→ **The problem**:
Copy out all the lines in the records that include the word "DESC".

→ **Material for this task**:
`src/common/overlay_pkg.sv`:
```
// Button layout and label strokes for the overlay, sized for a 1024x768 screen
// Stroke offsets are relative to the button corner and limited to OFS_W bits
package overlay_pkg;

  localparam int HCOUNT_W = 11;
  localparam int VCOUNT_W = 11;
  localparam int RGB_W = 12;                       // 4-4-4
  localparam int STATE_W = 3;
  localparam int NUM_STATES = 1 << STATE_W;

  localparam int NUM_BTN = 4;                      // Index order is drawing priority
  localparam int MAX_STROKES = 20;
  localparam int STROKE_CNT_W = $clog2(MAX_STROKES + 1);
  localparam int OFS_W = 7;

  localparam logic [RGB_W-1:0] INK_RGB = 12'h0_0_0;

  // Inclusive rectangle inside a button
  typedef struct packed {
    logic [OFS_W-1:0] x0;
    logic [OFS_W-1:0] x1;
    logic [OFS_W-1:0] y0;
    logic [OFS_W-1:0] y1;
  } stroke_t;

  // Box is half-open, right and bottom edges excluded
  typedef struct packed {
    logic [HCOUNT_W-1:0]     x;
    logic [VCOUNT_W-1:0]     y;
    logic [HCOUNT_W-1:0]     w;
    logic [VCOUNT_W-1:0]     h;
    logic [RGB_W-1:0]        rgb;
    logic [NUM_STATES-1:0]   states;        // Bit n set means shown in state n
    logic [STROKE_CNT_W-1:0] n_strokes;
  } button_t;

  localparam stroke_t NO_STROKE = '0;

  localparam button_t BUTTONS [NUM_BTN] = '{
    '{x: 342, y: 668, w: 100, h: 50, rgb: 12'hF_0_0,
      states: 8'b0000_0010, n_strokes: 14},          // Button 1, red
    '{x: 462, y: 668, w: 100, h: 50, rgb: 12'h0_0_F,
      states: 8'b0000_0100, n_strokes: 6},           // Button 2, blue
    '{x: 582, y: 668, w: 100, h: 50, rgb: 12'h0_F_0,
      states: 8'b0000_0100, n_strokes: 20},          // Button 3, green
    '{x: 422, y: 370, w: 120, h: 60, rgb: 12'hF_7_2,
      states: 8'b0011_1001, n_strokes: 20}           // Central button, orange
  };

  // Each entry is '{x0, x1, y0, y1}
  localparam stroke_t STROKES [NUM_BTN][MAX_STROKES] = '{
    '{
      '{11, 15, 5, 45},
      '{11, 27, 5, 9},
      '{25, 29, 7, 43},
      '{11, 27, 41, 45},
      '{31, 35, 5, 45},
      '{31, 49, 5, 9},
      '{31, 49, 23, 27},
      '{31, 49, 41, 45},
      '{51, 55, 7, 45},
      '{65, 69, 7, 45},
      '{53, 67, 5, 9},
      '{51, 67, 23, 27},
      '{71, 75, 5, 43},
      '{71, 89, 41, 45},
      NO_STROKE, NO_STROKE, NO_STROKE,
      NO_STROKE, NO_STROKE, NO_STROKE
    },
    '{
      '{21, 25, 5, 45},
      '{35, 39, 5, 45},
      '{21, 39, 23, 27},
      '{48, 52, 5, 45},
      '{61, 79, 5, 9},
      '{68, 72, 5, 45},
      NO_STROKE, NO_STROKE, NO_STROKE, NO_STROKE, NO_STROKE,
      NO_STROKE, NO_STROKE, NO_STROKE, NO_STROKE, NO_STROKE,
      NO_STROKE, NO_STROKE, NO_STROKE, NO_STROKE
    },
    '{
      '{6, 22, 5, 9},
      '{6, 22, 23, 27},
      '{6, 22, 41, 45},
      '{6, 10, 7, 23},
      '{18, 22, 27, 43},
      '{24, 40, 5, 9},
      '{30, 34, 5, 45},
      '{44, 54, 5, 9},
      '{44, 56, 23, 27},
      '{42, 46, 7, 45},
      '{52, 56, 7, 45},
      '{58, 62, 5, 45},
      '{70, 74, 5, 45},
      '{63, 66, 13, 16},              // Diagonal of the N, in three steps
      '{67, 70, 17, 20},
      '{71, 74, 18, 21},
      '{76, 80, 5, 45},
      '{88, 92, 7, 43},
      '{76, 90, 5, 9},
      '{76, 90, 41, 45}
    },
    '{
      '{12, 29, 10, 14},
      '{10, 14, 12, 29},
      '{12, 28, 28, 32},
      '{25, 29, 30, 48},
      '{10, 28, 46, 50},
      '{31, 49, 10, 14},
      '{38, 42, 10, 50},
      '{53, 67, 10, 14},
      '{51, 69, 26, 30},
      '{51, 55, 12, 50},
      '{65, 69, 12, 50},
      '{71, 75, 10, 50},
      '{71, 87, 10, 14},
      '{71, 87, 26, 30},
      '{85, 89, 12, 28},
      '{75, 80, 30, 35},              // Leg of the R
      '{80, 85, 35, 40},
      '{85, 89, 40, 50},
      '{91, 109, 10, 14},
      '{98, 102, 10, 50}
    }
  };

endpackage

```
`src/common/vga_if.sv`:
```
// Free-running pixel stream, one pixel per clock, no handshake
interface vga_if;

  import overlay_pkg::*;

  logic [HCOUNT_W-1:0] hcount;
  logic [VCOUNT_W-1:0] vcount;
  logic                hsync;
  logic                vsync;
  logic                hblnk;
  logic                vblnk;
  logic [RGB_W-1:0]    rgb;

  modport out (
    output hcount, vcount, hsync, vsync, hblnk, vblnk, rgb
  );

  modport in (
    input hcount, vcount, hsync, vsync, hblnk, vblnk, rgb
  );

endinterface

```
`src/design/button_shape.sv`:
```
// Combinational box and label test for one entry of the button table
// Unused stroke slots beyond n_strokes are ignored
module button_shape #(
  parameter int BTN = 0
) (
  input  logic [overlay_pkg::HCOUNT_W-1:0] hcount,
  input  logic [overlay_pkg::VCOUNT_W-1:0] vcount,
  input  logic [overlay_pkg::STATE_W-1:0]  state,
  output logic                             hit,
  output logic                             ink
);

  import overlay_pkg::*;

  localparam button_t DESC = BUTTONS[BTN];

  logic [HCOUNT_W-1:0] dx;
  logic [VCOUNT_W-1:0] dy;
  logic                in_box;
  logic                shown;
  logic                on_stroke;

  // Offsets from the top-left corner, only meaningful inside the box
  assign dx = hcount - DESC.x;
  assign dy = vcount - DESC.y;

  assign in_box = (hcount >= DESC.x) && (dx < DESC.w) &&
                  (vcount >= DESC.y) && (dy < DESC.h);

  assign shown = DESC.states[state];
  assign hit   = in_box && shown;

  always_comb begin
    on_stroke = 1'b0;
    for (int i = 0; i < MAX_STROKES; i++) begin
      if ((i < DESC.n_strokes) &&
          (dx >= STROKES[BTN][i].x0) && (dx <= STROKES[BTN][i].x1) &&
          (dy >= STROKES[BTN][i].y0) && (dy <= STROKES[BTN][i].y1)) begin
        on_stroke = 1'b1;
      end
    end
  end

  assign ink = hit && on_stroke;

endmodule

```
`src/design/overlay_stage.sv`:
```
// Colour select and one-cycle register for the whole stream
// Lowest button index wins where boxes overlap
module overlay_stage (
  input  logic                             clk,
  input  logic                             rst,
  vga_if.in                                stream_in,
  input  logic [overlay_pkg::NUM_BTN-1:0]  hit,
  input  logic [overlay_pkg::NUM_BTN-1:0]  ink,
  vga_if.out                               stream_out
);

  import overlay_pkg::*;

  logic [RGB_W-1:0] rgb_nxt;

  always_comb begin
    rgb_nxt = stream_in.rgb;                  // Pass through outside visible boxes
    // Walk from the highest index so the lowest one is applied last
    for (int i = NUM_BTN - 1; i >= 0; i--) begin
      if (hit[i]) begin
        rgb_nxt = ink[i] ? INK_RGB : BUTTONS[i].rgb;
      end
    end
  end

  always_ff @(posedge clk) begin
    if (rst) begin
      stream_out.hcount <= '0;
      stream_out.vcount <= '0;
      stream_out.hsync  <= 1'b0;
      stream_out.vsync  <= 1'b0;
      stream_out.hblnk  <= 1'b0;
      stream_out.vblnk  <= 1'b0;
      stream_out.rgb    <= '0;
    end else begin
      stream_out.hcount <= stream_in.hcount;
      stream_out.vcount <= stream_in.vcount;
      stream_out.hsync  <= stream_in.hsync;
      stream_out.vsync  <= stream_in.vsync;
      stream_out.hblnk  <= stream_in.hblnk;
      stream_out.vblnk  <= stream_in.vblnk;
      stream_out.rgb    <= rgb_nxt;
    end
  end

endmodule

```
`src/design/button_overlay.sv`:
```
// Button overlay on a free-running VGA stream, fixed one-cycle latency
// VGA timing and background come from upstream
module button_overlay (
  input  logic                             clk,
  input  logic                             rst,
  input  logic [overlay_pkg::STATE_W-1:0]  state,

  input  logic [overlay_pkg::HCOUNT_W-1:0] hcount_in,
  input  logic [overlay_pkg::VCOUNT_W-1:0] vcount_in,
  input  logic                             hsync_in,
  input  logic                             vsync_in,
  input  logic                             hblnk_in,
  input  logic                             vblnk_in,
  input  logic [overlay_pkg::RGB_W-1:0]    rgb_in,

  output logic [overlay_pkg::HCOUNT_W-1:0] hcount_out,
  output logic [overlay_pkg::VCOUNT_W-1:0] vcount_out,
  output logic                             hsync_out,
  output logic                             vsync_out,
  output logic                             hblnk_out,
  output logic                             vblnk_out,
  output logic [overlay_pkg::RGB_W-1:0]    rgb_out
);

  import overlay_pkg::*;

  logic [NUM_BTN-1:0] hit;
  logic [NUM_BTN-1:0] ink;

  vga_if stream_in ();
  vga_if stream_out ();

  assign stream_in.hcount = hcount_in;
  assign stream_in.vcount = vcount_in;
  assign stream_in.hsync  = hsync_in;
  assign stream_in.vsync  = vsync_in;
  assign stream_in.hblnk  = hblnk_in;
  assign stream_in.vblnk  = vblnk_in;
  assign stream_in.rgb    = rgb_in;

  // One matcher per table entry
  for (genvar b = 0; b < NUM_BTN; b++) begin : g_btn
    button_shape #(
      .BTN(b)
    ) u_shape (
      .hcount(stream_in.hcount),
      .vcount(stream_in.vcount),
      .state (state),
      .hit   (hit[b]),
      .ink   (ink[b])
    );
  end

  overlay_stage u_stage (
    .clk       (clk),
    .rst       (rst),
    .stream_in (stream_in.in),
    .hit       (hit),
    .ink       (ink),
    .stream_out(stream_out.out)
  );

  assign hcount_out = stream_out.hcount;
  assign vcount_out = stream_out.vcount;
  assign hsync_out  = stream_out.hsync;
  assign vsync_out  = stream_out.vsync;
  assign hblnk_out  = stream_out.hblnk;
  assign vblnk_out  = stream_out.vblnk;
  assign rgb_out    = stream_out.rgb;

endmodule

```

→ **Response area**:
  localparam button_t DESC = BUTTONS[BTN];
  assign dx = hcount - DESC.x;
  assign dy = vcount - DESC.y;
  assign in_box = (hcount >= DESC.x) && (dx < DESC.w) &&
                  (vcount >= DESC.y) && (dy < DESC.h);
  assign shown = DESC.states[state];
      if ((i < DESC.n_strokes) &&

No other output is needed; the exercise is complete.